My days are full of “hurry ups” and my years are full of “slow downs.” Hurry up and put your shoes on. Hurry up and finish your dinner. Hurry up and get dressed, finish your homework, brush your teeth. Then the day is over and I finish cleaning the kitchen, picking up the living room and folding laundry. I sit down on the couch and think of all the times I wish I had slowed down during the day. I could have helped my son get dressed, a task he hasn’t fully mastered. One day he won’t need or want my help. I could have read one more book before bedtime. One day they won’t want me to read to them. I could have sung both “night night” songs as they requested rather than just one. They don’t realize yet that my voice would scare a cat into a tree. They think I’m the greatest person in the world. Even as I write that, it’s hard to believe. There is no one better in all the world, than me. WOW. I spent too many moments of the day wishing they would grow up.

Every few months, I empty the pictures from my camera onto my computer. I see the pictures of my then two and three-year-old pulling in the cast net for the first time. My three-year-old’s tongue is slightly sticking out of the corner of his mouth, something he does when concentrating hard. My two-year-old still has those chubby baby cheeks. Where did those cheeks go? I watch a video of my son repeating the names of Santa’s reindeer and what once was “Pwanca” is now very clearly “Prancer.” I find a picture of my now 1.5 year old as a newborn snuggled up and sleeping on my chest; I look exhausted and blissful. I remember what that felt like. I realize how fleeting all of these years, months and moments are. They are like blinks of an eye. The good and the tough of all those moments are here and gone before you know it.

And that’s the thing, isn’t it? You can’t have the amazing times without the tough times. That’s just how kids are. That three-year-old who is finally potty trained (woohoo!) also has a lot of questions that can’t reasonably be answered by even the most patient person in the world. That two-year-old who says “pwanca” also throws fits when his favorite superhero shirt is dirty or his socks aren’t just right. That newborn who is asleep on your chest will inevitably lead to zombie-like exhaustion.

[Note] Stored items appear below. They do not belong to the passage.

File: src/rtl/ib_mul_pkg.sv
// Shared constants and helpers for the 8x8 unsigned multiplier family.
package ib_mul_pkg;

  localparam int MUL_P_W = 16;

  typedef enum logic {
    OUT_EMPTY = 1'b0,
    OUT_FULL  = 1'b1
  } out_state_e;

  // Ceiling log2; elaboration-time use only (parameter checks and widths).
  function automatic int clog2(input int v);
    int r;
    r = 0;
    for (int i = 0; i < 31; i++) begin
      if ((1 << i) < v) r = i + 1;
    end
    return r;
  endfunction

endpackage

File: src/rtl/ib_skid_out.sv
// One-deep registered output stage for group sums.
//
//   state     | meaning
//   ----------+-----------------------------------------------------------
//   OUT_EMPTY | no sum held, o_valid low; a load moves to OUT_FULL
//   OUT_FULL  | sum held, o_valid high; drain without load empties it,
//             | drain with load keeps it full with the new sum
//
// The upstream gating of o_ready guarantees a load never arrives while
// full unless the held sum is draining in the same cycle.
module ib_skid_out
  import ib_mul_pkg::*;
#(
  parameter int W = 18
) (
  input  logic         i_clk,
  input  logic         i_nrst,
  input  logic         i_load,
  input  logic [W-1:0] i_data,
  input  logic         i_ready,
  output logic         o_valid,
  output logic [W-1:0] o_sum
);

  out_state_e state, state_nxt;

  // State register.
  always_ff @(posedge i_clk or negedge i_nrst) begin
    if (!i_nrst) state <= OUT_EMPTY;
    else         state <= state_nxt;
  end

  // Next-state: load fills, drain without load empties.
  always_comb begin
    state_nxt = state;
    case (state)
      OUT_EMPTY: if (i_load) state_nxt = OUT_FULL;
      OUT_FULL:  if (i_ready && !i_load) state_nxt = OUT_EMPTY;
      default:   state_nxt = OUT_EMPTY;
    endcase
  end

  // Sum register only changes on load; it keeps its value after drain.
  always_ff @(posedge i_clk or negedge i_nrst) begin
    if (!i_nrst)     o_sum <= '0;
    else if (i_load) o_sum <= i_data;
  end

  assign o_valid = (state == OUT_FULL);

endmodule

File: src/rtl/ib_mul_acc.sv
// Accumulates groups of N_ACC 16-bit products and presents each group sum
// through a registered valid/ready output.
module ib_mul_acc
  import ib_mul_pkg::*;
#(
  parameter int N_ACC = 4,
  parameter int ACC_W = 18
) (
  input  logic                      i_clk,
  input  logic                      i_nrst,
  input  logic                      i_clr,
  input  logic                      i_valid,
  output logic                      o_ready,
  input  logic [MUL_P_W-1:0]        i_p,
  output logic                      o_valid,
  input  logic                      i_ready,
  output logic [ACC_W-1:0]          o_sum,
  output logic [clog2(N_ACC)-1:0]   o_cnt
);

  localparam int CNT_W = clog2(N_ACC);

  if (N_ACC < 2) begin : g_nacc_chk
    $error("ib_mul_acc: N_ACC must be at least 2");
  end
  if (ACC_W < MUL_P_W + clog2(N_ACC)) begin : g_accw_chk
    $error("ib_mul_acc: ACC_W too narrow to hold a full group sum");
  end

  logic [ACC_W-1:0] acc;
  logic [ACC_W-1:0] acc_sum;
  logic [CNT_W-1:0] cnt;
  logic             last;
  logic             acc_fire;
  logic             last_fire;

  assign last      = (cnt == CNT_W'(N_ACC - 1));
  // Only the final beat of a group is held off by a stalled output, so the
  // next group can prefill while the consumer is busy.
  assign o_ready   = ~i_clr & ~(last & o_valid & ~i_ready);
  assign acc_fire  = i_valid & o_ready;
  assign last_fire = acc_fire & last;
  assign acc_sum   = acc + ACC_W'(i_p);
  assign o_cnt     = cnt;

  // Partial-group accumulator and beat counter; clear wins over accept.
  always_ff @(posedge i_clk or negedge i_nrst) begin
    if (!i_nrst) begin
      acc <= '0;
      cnt <= '0;
    end else if (i_clr || last_fire) begin
      acc <= '0;
      cnt <= '0;
    end else if (acc_fire) begin
      acc <= acc_sum;
      cnt <= cnt + CNT_W'(1);
    end
  end

  ib_skid_out #(
    .W(ACC_W)
  ) u_out (
    .i_clk   (i_clk),
    .i_nrst  (i_nrst),
    .i_load  (last_fire),
    .i_data  (acc_sum),
    .i_ready (i_ready),
    .o_valid (o_valid),
    .o_sum   (o_sum)
  );

endmodule

File: config.mk
export PLATFORM = sky130hd
export DESIGN_NAME = ib_mul_acc
export DESIGN_NICKNAME = d
export VERILOG_FILES = /design/src/rtl/ib_mul_pkg.sv /design/src/rtl/ib_skid_out.sv /design/src/rtl/ib_mul_acc.sv
export SDC_FILE = /design/constraint.sdc
export NUM_CORES = 1
export LEC_CHECK = 0
export ABC_AREA = 1
export BUFFER_PORTS_ARGS = -buffer_cell sky130_fd_sc_hd__buf_4
export CAP_MARGIN = 15
export CORE_UTILIZATION = 50
export CTS_BUF_LIST = sky130_fd_sc_hd__clkbuf_2
export DETAILED_ROUTE_END_ITERATION = 8
export GPL_ROUTABILITY_DRIVEN = 0
export PLACE_DENSITY = 0.73
export RECOVER_POWER = 50
export SLEW_MARGIN = 10
export SYNTH_ARGS = -nofsm -noshare
export SYNTH_HDL_FRONTEND = slang
export SYNTH_SLANG_ARGS = --single-unit
File: constraint.sdc
create_clock -name i_clk -period 3.4 [get_ports i_clk]
set_clock_uncertainty 0.1 [all_clocks]
set_input_delay 0.17 -clock i_clk [delete_from_list [all_inputs] [get_ports i_clk]]
set_output_delay 0.17 -clock i_clk [all_outputs]
set_load 0.005 [all_outputs]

I realize that it’s all about focus. Focusing on the good, not the bad. One day soon their blankies will be gone, they won’t ask for night night kisses, they’ll be slamming doors in my face and rushing off to hang out with their friends. And I will have spent too many minutes of their lives wishing they would grow up already. This year I resolve to slow down every day. I resolve to stop rushing every moment and every stage. I resolve to stop wishing they would grow up.

I am going to sit on the floor and play one more game of Sorry or Concentration. I am going to try to field the endless and hard to answer questions thrown my way daily with a little less exasperation in my voice. I am going to hold my daughter’s hand and make the slow walk (fast for her) to wherever she wants to go. Because I love these moments, I just get too caught up in the chores that need to be done and the places we need to go.

There will be plenty of times over the next twelve months that I will ask them to hurry up and that I will think to myself, “If only they could tie their own shoes . . . fill their own water bottles . . . buckle their own car seats.” However, I am going to try to focus more on where they are and what they need right now, whether it’s one more story at bedtime or an extra ten minutes to get ready to leave the house. This is their only childhood and I want them to remember a mama who cherished them every step of the way.